Conteúdo x Forma
por Sarah LyraMais do que um documentário sobre relacionamentos afetivos, O Seu Amor de Volta, de Bertrand Lira, aborda a inclinação do ser humano a ritos e crenças que prometem dar ou devolver algo ou alguém sobre os quais não exercemos influência. Com isso em mente, o cineasta conduz uma série de entrevistas sobre decepções amorosas e solidão, e apresenta ao espectador a essência e as particularidades de sessões de tarot, búzios, banhos de ervas e oferendas para “conquistar corações”, prever futuros e dar conselhos sobre questões afetivas. O diversificado painel é composto por um maquiador, uma professora de português e duas atrizes, entre elas Marcélia Cartaxo.
O que chama a atenção na obra de Bertrand é o acesso íntimo, quase irrestrito, aos entrevistados. O filme emana um tom familiar, como se não houvesse exatamente uma figura no comando, e o processo criativo fosse descoberto à medida que as imagens são gravadas. Embora válido como fazer artístico, essa característica intimista é também responsável por criar uma certa desordem no longa. Mais do que em técnicas de estrutura da narrativa, Bertrand sustenta sua obra a partir de uma conexão emocional entre público e personagens, deixando evidente a ausência de um refinamento na forma.
Essa falta de poda não é necessariamente um demérito. Alguns momentos de humor, por exemplo, acabam ganhando espaço na projeção por conta dessa característica de Bertrand de libertar o discurso de seus entrevistados e atores, permitindo que eles sejam mais espontâneos em suas falas. Até mesmo nas cenas ficcionais, que entrecortam as entrevistas para mostrar as consultas, há um resquício de improviso. É divertido ver as tentativas de uma cartomante para convencer um de seus clientes de que o parceiro que ele tem em mente não é o mais adequado para uma vida afetiva saudável. “Esse amor que eu vejo nas cartas não é bom, só te trouxe sofrimento”, afirma a cartomante. “Mas eu quero esse”, responde o homem do outro lado da mesa. Os enxertos, no entanto, com o tempo se tornam repetitivos e redundantes, principalmente porque as sessões não apresentam grande variação temática entre si, mesmo com a alternância entre clientes e seus conflitos.

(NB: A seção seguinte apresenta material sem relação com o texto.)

### config.mk
export PLATFORM = sky130hd
export DESIGN_NAME = pipe_stage_reg
export DESIGN_NICKNAME = d
export VERILOG_FILES = /design/src/rtl/pipe_stage_reg_pkg.sv /design/src/rtl/pipe_skid_buffer.sv /design/src/rtl/pipe_stage_reg.sv
export SDC_FILE = /design/constraint.sdc
export NUM_CORES = 1
export LEC_CHECK = 0
export CAP_MARGIN = 20
export CORE_UTILIZATION = 40
export DETAILED_ROUTE_END_ITERATION = 10
export GPL_TIMING_DRIVEN = 0
export PLACE_DENSITY = 0.74
export SLEW_MARGIN = 20
export SYNTH_ARGS = -nofsm -noshare
export SYNTH_HDL_FRONTEND = slang
export SYNTH_SLANG_ARGS = --single-unit
### constraint.sdc
create_clock -name clk -period 2.2 [get_ports clk]
set_input_delay 0.44 -clock clk [delete_from_list [all_inputs] [get_ports clk]]
set_output_delay 0.44 -clock clk [all_outputs]
set_load 0.005 [all_outputs]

Trechos como esse mencionado acima se aproximam do propósito do diretor de questionar a obsessão dos humanos por amor. De maneira geral, porém, essa indagação não permeia o documentário de forma tão incisiva quanto é sugerido. Talvez o segmento que melhor ilustre essa inquietação de Bertrand seja o protagonizado por Danny Barbosa, atriz trans paraibana que expõe suas dificuldades e dores na busca por uma relação estável. Ela impressiona não apenas por sua eloquência e precisão, como também pela coragem de se colocar vulnerável em frente às câmeras, evitando romantizar sua jornada. Barbosa se mostra perfeitamente confortável em se abrir e abordar suas contradições, medos e fraquezas. Se há uma história que alavanca o documentário, tanto na forma quanto no tema, certamente é a dela — sua performance final da música Garota Solitária é a grande prova disso.
Embora bem intencionado tematicamente, O Seu Amor de Volta demonstra incertezas sobre sua mensagem. Em um primeiro momento, a ideia parece ser abordar superstições; em outros, falar de amor como obsessão. Alguns outros questionamentos também são lançados, embora não necessitem de uma resposta: a nossa realização afetivo-emocional depende de outra pessoa? Esse desejo de amar parte de uma necessidade biológica ou está condicionada socialmente? Juntas, essas inquietações agregam valor e oferecem camadas às histórias compartilhadas no documentário, mas a ausência de um fio condutor é notável. A falta de uma apropriação narrativa e de uma retórica mais elaborada acabam impedindo a entrega de uma obra mais coesa.
Filme visto no Festival de Cinema de Vitória, em setembro de 2019.